Prevention methods for psoriatic arthritis
In most cases, there is no way to prevent psoriatic arthritis (PA). However, people can take several steps that may lessen the likelihood of experiencing progression or flare-ups associated with arthritis and psoriasis. Such steps include:
Eat a healthy diet. To date, no specific food or nutrient has been proven to prevent or control arthritis. However, it is known that antioxidants, such as vitamins C, E and A, prevent cell damage that may contribute to arthritis. Diets high in olive oil and vegetables have been linked to reduced risk of rheumatoid arthritis, and the mineral selenium has been linked to reduced risk of osteoarthritis. Scientists have not conclusively linked any foods to arthritis flare-ups. Nonetheless, patients should exclude foods from their diets that appear to make symptoms worse.
Maintain a healthy weight. A healthy weight places less strain on joints, leading to reduced pain and increased energy and mobility.

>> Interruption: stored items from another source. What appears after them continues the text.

[src/rtl/pfd_pump.sv]
module pfd_pump #(
  parameter int LOCK_WIN = 1
) (
  input  logic clk,
  input  logic rst_n,
  input  logic ref_in,
  input  logic fb_in,
  output logic pas_en,
  output logic pas_lvl,
  output logic act_en,
  output logic act_lvl,
  output logic v_out,
  output logic r_out,
  output logic lock_o
);

  localparam int CNT_W = (LOCK_WIN < 1) ? 1 : $clog2(LOCK_WIN + 1);
  localparam logic [CNT_W-1:0] WIN = CNT_W'(LOCK_WIN);

  logic ref_d, fb_d;
  logic up_q, dn_q;
  logic ref_rise, fb_rise;
  logic up_set, dn_set, both;
  logic pump;
  logic [CNT_W-1:0] run_q;

  assign ref_rise = ref_in & ~ref_d;
  assign fb_rise  = fb_in & ~fb_d;
  assign up_set   = up_q | ref_rise;
  assign dn_set   = dn_q | fb_rise;
  assign both     = up_set & dn_set;
  assign pump     = up_q | dn_q;

  always_ff @(posedge clk) begin
    if (!rst_n) begin
      ref_d <= 1'b0;
      fb_d  <= 1'b0;
      up_q  <= 1'b0;
      dn_q  <= 1'b0;
    end else begin
      ref_d <= ref_in;
      fb_d  <= fb_in;
      up_q  <= up_set & ~both;
      dn_q  <= dn_set & ~both;
    end
  end

  always_ff @(posedge clk) begin
    if (!rst_n)
      run_q <= '0;
    else if (!(up_set ^ dn_set))
      run_q <= '0;
    else if (!pump)
      run_q <= '0;
    else if (run_q != WIN)
      run_q <= run_q + 1'b1;
  end

  assign pas_en  = pump;
  assign act_en  = pump;
  assign pas_lvl = up_q;
  assign act_lvl = dn_q;
  assign v_out   = ~dn_q;
  assign r_out   = ~up_q;
  assign lock_o  = ~(pump && run_q == WIN);


  ref_lead_chk: assert property (@(posedge clk) disable iff (!rst_n)
    (ref_in && !ref_d && !(fb_in && !fb_d) && !dn_q)
      |=> (pas_en && pas_lvl && act_en && !act_lvl && v_out && !r_out));


  fb_lead_chk: assert property (@(posedge clk) disable iff (!rst_n)
    (fb_in && !fb_d && !(ref_in && !ref_d) && !up_q)
      |=> (pas_en && !pas_lvl && act_en && act_lvl && !v_out && r_out));


  no_overlap_chk: assert property (@(posedge clk) disable iff (!rst_n)
    !(up_q && dn_q));


  coincide_chk: assert property (@(posedge clk) disable iff (!rst_n)
    (ref_in && !ref_d && fb_in && !fb_d && !up_q && !dn_q)
      |=> (!pas_en && !act_en && v_out && r_out));


  polarity_chk: assert property (@(posedge clk) disable iff (!rst_n)
    pas_en |-> (act_lvl != pas_lvl));


  idle_lock_chk: assert property (@(posedge clk) disable iff (!rst_n)
    (!pas_en && !act_en) |-> lock_o);


  first_cycle_lock_chk: assert property (@(posedge clk) disable iff (!rst_n)
    $rose(pas_en) |-> lock_o);

endmodule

Exercise regularly. In some patients, exercise alone can help relieve many of the symptoms of arthritic conditions such as pain and fatigue.
Use cold and hot packs. Cold has a numbing effect and can dull the sensation of pain, whereas heat can relax tense muscles and relieve pain.
Experiment with relaxation techniques. Stress can worsen symptoms associated with PA. Patients should try to reduce stress and increase relaxation through various techniques, such as meditation or prayer, yoga, tai chi, deep breathing, biofeedback, self-hypnosis, visualization or guided imagery.
Use proper body mechanics. Individuals should observe good posture and ergonomics and avoid straining areas vulnerable to arthritis, such as finger joints.
Care for skin. Daily bathing can help remove psoriasis scales. Use of hot water and harsh soaps should be avoided, and patients should pat themselves dry after a shower or bath and apply a moisturizing cream (without alcohol) while skin is still damp. Humidifiers can help keep inside air moist.
Expose skin to moderate sunlight. Sunlight slows down cell growth, helping improve psoriasis. However, patients should remember that too much sunlight can damage the skin and cause skin cancer.
Questions for your doctor on psoriatic arthritis
Preparing questions in advance can help patients have more meaningful discussions with their physicians regarding their conditions. Patients may wish to ask their doctor the following questions about psoriatic arthritis (PA):
What tests are needed to determine whether I have PA?
What do these tests involve?
How does PA differ from other forms of arthritis I might experience?
What causes this disease?
Is PA likely to run in my family?
My psoriasis and arthritis rarely flare up at the same time. Is this normal?
What are my treatment options?
Which treatments do you recommend for me?
What side effects can I expect from medications used to treat my PA?